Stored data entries
"""

`src/rtl/comb_seq_pkg.sv`:
```
// comb_seq_pkg: shared encodings and constants for the comb_struct stimulus sequencer
package comb_seq_pkg;
  localparam logic [1:0] MODE_EXH  = 2'd0;
  localparam logic [1:0] MODE_WALK = 2'd1;
  localparam logic [1:0] MODE_LFSR = 2'd2;
  typedef enum logic [1:0] {IDLE, RUN, DONE} state_t;
  localparam int N_EXH  = 16;
  localparam int N_WALK = 4;
  localparam int N_LFSR = 15;
  localparam logic [3:0] LFSR_SEED = 4'b0001;
endpackage

```
`src/rtl/comb_lfsr4.sv`:
```
// comb_lfsr4: combinational next state of the 4-bit maximal-length LFSR
module comb_lfsr4 (
  input  logic [3:0] s,
  output logic [3:0] s_next
);
  assign s_next = {s[2:0], s[3] ^ s[2]};
endmodule

```
`src/rtl/comb_vector_sequencer.sv`:
```
// comb_vector_sequencer: steps {A,B,C,D} through a pattern set with a hold counter and sample strobe
module comb_vector_sequencer
  import comb_seq_pkg::*;
#(
  parameter int HOLD_CYCLES = 10,
  parameter int HOLD_W      = 8
) (
  input  logic       clk,
  input  logic       rst,
  input  logic       start,
  input  logic [1:0] mode,
  input  logic       pause,
  output logic       A,
  output logic       B,
  output logic       C,
  output logic       D,
  output logic       sample,
  output logic       busy,
  output logic       done,
  output logic [4:0] vec_idx
);
  localparam logic [HOLD_W-1:0] HOLD_LAST = HOLD_CYCLES > 1 ? HOLD_W'(HOLD_CYCLES - 1) : '0;
  state_t            state_q, state_d;
  logic [1:0]        mode_q, mode_d;
  logic [3:0]        vec_q, vec_d, lfsr_next, first_vec, step_vec;
  logic [4:0]        idx_q, idx_d, idx_inc, n_last;
  logic [HOLD_W-1:0] hold_q, hold_d;
  logic              hold_end, last_vec;

  comb_lfsr4 u_lfsr (.s(vec_q), .s_next(lfsr_next));

  // pattern selection and end-of-hold / end-of-run decode
  always_comb begin
    n_last    = mode_q == MODE_WALK ? 5'(N_WALK - 1) : mode_q == MODE_LFSR ? 5'(N_LFSR - 1) : 5'(N_EXH - 1);
    idx_inc   = idx_q + 5'd1;
    hold_end  = state_q == RUN && !pause && hold_q == HOLD_LAST;
    last_vec  = idx_q == n_last;
    first_vec = mode == MODE_WALK ? 4'b1000 : mode == MODE_LFSR ? LFSR_SEED : 4'b0000;
    step_vec  = mode_q == MODE_WALK ? vec_q >> 1 : mode_q == MODE_LFSR ? lfsr_next : idx_inc[3:0];
  end

  // IDLE -> RUN -> DONE -> IDLE; vector and index are cleared on entry to DONE
  always_comb begin
    state_d = state_q;
    mode_d  = mode_q;
    vec_d   = vec_q;
    idx_d   = idx_q;
    hold_d  = hold_q;
    if (state_q == IDLE && start) begin
      state_d = RUN;
      mode_d  = mode;
      vec_d   = first_vec;
      idx_d   = '0;
      hold_d  = '0;
    end else if (state_q == RUN && !pause) begin
      if (hold_end) begin
        state_d = last_vec ? DONE : RUN;
        vec_d   = last_vec ? 4'b0000 : step_vec;
        idx_d   = last_vec ? 5'd0 : idx_inc;
        hold_d  = '0;
      end else begin
        hold_d = hold_q + 1'b1;
      end
    end else if (state_q == DONE) begin
      state_d = IDLE;
    end
  end

  // state registers
  always_ff @(posedge clk or posedge rst) begin
    if (rst) begin
      state_q <= IDLE;
      mode_q  <= MODE_EXH;
      vec_q   <= '0;
      idx_q   <= '0;
      hold_q  <= '0;
    end else begin
      state_q <= state_d;
      mode_q  <= mode_d;
      vec_q   <= vec_d;
      idx_q   <= idx_d;
      hold_q  <= hold_d;
    end
  end

  assign {A, B, C, D} = vec_q;
  assign vec_idx      = idx_q;
  assign busy         = state_q == RUN;
  assign done         = state_q == DONE;
  assign sample       = hold_end;
endmodule

```
`config.mk`:
```
export PLATFORM = sky130hd
export DESIGN_NAME = comb_vector_sequencer
export DESIGN_NICKNAME = d
export VERILOG_FILES = /design/src/rtl/comb_seq_pkg.sv /design/src/rtl/comb_lfsr4.sv /design/src/rtl/comb_vector_sequencer.sv
export SDC_FILE = /design/constraint.sdc
export NUM_CORES = 1
export LEC_CHECK = 0
export ABC_AREA = 1
export BUFFER_PORTS_ARGS = -buffer_cell sky130_fd_sc_hd__buf_2
export CAP_MARGIN = 5
export CORE_ASPECT_RATIO = 0.75
export CORE_MARGIN = 3
export CORE_UTILIZATION = 50
export DETAILED_ROUTE_END_ITERATION = 10
export GPL_ROUTABILITY_DRIVEN = 0
export PLACE_DENSITY = 0.7
export SLEW_MARGIN = 10
export SYNTH_ARGS = -nofsm -noshare
export SYNTH_HDL_FRONTEND = slang
export SYNTH_SLANG_ARGS = --single-unit
```
`constraint.sdc`:
```
create_clock -name clk -period 2.3 [get_ports clk]
set_clock_uncertainty 0.15 [all_clocks]
set_input_delay 0.115 -clock clk [delete_from_list [all_inputs] [get_ports clk]]
set_output_delay 0.115 -clock clk [all_outputs]
set_load 0.01 [all_outputs]
```
==> results.sh <==
export IMPL_cts_clk_slew_worst_paths_ns=0.08
export IMPL_timing_max_cap_violations=0
export IMPL_p_sw_share_pct=20.7
export IMPL_floorplan_initialDensity_pct=53.7
export IMPL_crit_reg2reg_capture="vec_q[3]"
export IMPL_die_area_um2=3540
export IMPL_number_of_flops_mapped_to_enable_cells_by_yosys=0
export IMPL_setup_repair_bufs_after_cts=0
export IMPL_power_sequential_fraction_pct=58.8
export IMPL_mappedNetlistNets=189
export IMPL_p_switching_uw=130
export IMPL_cell_internal_pwr_uw=498
export IMPL_die_x_um=67.8
export IMPL_timing_critical_path_from="hold_q[0]"
export IMPL_grt_met1_usage_pct=30.1
export IMPL_vias_in_the_first_global_route=1167
export IMPL_post_drt_via_cell_ratio=5.25
export IMPL_critPathCaptureType="output port"
export IMPL_crit_reg2reg_launch="state_q[1]"
export IMPL_worstPathMaxFanout=9
export IMPL_fillers=231
export IMPL_whs_ns=0.0198
export IMPL_holdCritStartpoint="mode[0]"
export IMPL_synthFlopType="dfrtp_1"
export IMPL_postCtsHoldBufs=2
export IMPL_worst_ep_arrival_time_ns=1.49
export IMPL_ios=18
export IMPL_final_max_slew_violation_count=0
export IMPL_netlist_area_um2=1430
export IMPL_dpl_hpwl_um=2280
export IMPL_tritoncts_num_buffers=3
export IMPL_areaGrowthSynthToFinish_pct=12.0
export IMPL_synth_cell_type_count=32
export IMPL_yosys_warnings=0
export IMPL_total_routing_usage_reported_by_global_routing_pct=19.9
export IMPL_met2_usage_pct=28.4
export IMPL_timing_hold_worst_class="input port to flip-flop"
export IMPL_ctsLongestPathBuffers=2
export IMPL_htree_levels=1
export IMPL_fin_crit_sh_pct=76.5
export IMPL_slowest_cell_on_the_critical_path="dfrtp_1"
export IMPL_synthesis_stage_register_bit_count=21
export IMPL_detail_route_antenna_nets=0
export IMPL_grt_start_max_net_pins=22
export IMPL_final_hold_vios=0
export IMPL_power_combinational_fraction_pct=2.6
export IMPL_die_h_um=52.3
export IMPL_final_instance_area_um2=1600
export IMPL_power_frac_clock_pct=38.6
export IMPL_power_leakage_uw=0.000782
export IMPL_routed_wire_length_per_instance_um=12.6
export IMPL_power_density_cell_area_nw_per_um2=392
export IMPL_drc=0
export IMPL_global_route_overflow_total=0
export IMPL_outcome="complete, no violations"
export IMPL_setup_violations_final=0
export IMPL_sum_of_negative_setup_slack_ns=0
export IMPL_num_rows=16
export IMPL_vdd_ir_drop_max_mv=0.358
export IMPL_final_net_count=211
export IMPL_worst_hold_path_endpoint="mode_q[0]"
export IMPL_ctsRootBufferMaster="clkbuf_8"
export IMPL_drtIter0Drc=92
export IMPL_period_needed_ns=1.76
export IMPL_yosysSeqAreaShare_pct=36.7
export IMPL_max_freq_ghz=0.569
export IMPL_grt_antenna_before_repair=0
export IMPL_worst_pin_slew_ns=0.815
export IMPL_synth_cells_most_frequent="nand2_1 (34), inv_1 (23), dfrtp_1 (21)"
export IMPL_crit_chain="ha_1, nand3_2, nor2_4, nand2_8, clkinv_8, buf_2"
export IMPL_synthTopCellsByArea="dfrtp_1 (37%), nand2_1 (8.9%), nand3_1 (6.6%), inv_1 (6.0%), o21ai_0 (4.9%)"
export IMPL_placed_cell_area_um2=1540
export IMPL_whs_path_depth=3
export IMPL_reg2regPathDepth=5
export IMPL_floorplan_core_area_um2=2660
export IMPL_cts_resized=0
export IMPL_dr_pass1_iters=4
export IMPL_path_class="flip-flop to output port"
export IMPL_regToRegSetupSlack_ns=0.73
export IMPL_number_of_vias_after_detailed_routing=1245
export IMPL_cts_tree="done"
export IMPL_synth_async_reset_ratio_pct=100
export IMPL_antennaDiodeCount=0
export IMPL_routed_wirelength_um=2980
export IMPL_unrepaired_setup_endpoints_after_global_routing="false"
export IMPL_startpoint_type="flip-flop"
export IMPL_clock_latency_ns=0.26
export IMPL_synth_largest_type_area_fraction_pct=36.7
export IMPL_critical_path_max_stage_delay_ns=0.45
export IMPL_worst_endpoint_required_ns=2.04
export IMPL_drive_gt1_share_pct=26.9
export IMPL_grt_most_used_layer="met1"
export IMPL_synthDominantAreaCellType="dfrtp_1"
export IMPL_most_instantiated_library_cell_after_synthesis="nand2_1"
export IMPL_syn_instance_count=180
export IMPL_gr_usage_met3_pct=5.15
export IMPL_grt_pass1_wl_um=5290
export IMPL_cts_sinks=21
export IMPL_register_area_um2=526
export IMPL_mean_area_per_synthesized_cell_um2=7.95
export IMPL_multiInputGateArea_um2=753
export IMPL_port_buffers=17
export IMPL_maxSlewHeadroom_pct=45.6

"""

WORK ITEM — Every line from the line containing "export IMPL_tritoncts_num_buffers=3" through the line containing "export IMPL_met2_usage_pct=28.4" in the records above must be retyped exactly. Leave out the rest.

ANSWER SECTION —
export IMPL_tritoncts_num_buffers=3
export IMPL_areaGrowthSynthToFinish_pct=12.0
export IMPL_synth_cell_type_count=32
export IMPL_yosys_warnings=0
export IMPL_total_routing_usage_reported_by_global_routing_pct=19.9
export IMPL_met2_usage_pct=28.4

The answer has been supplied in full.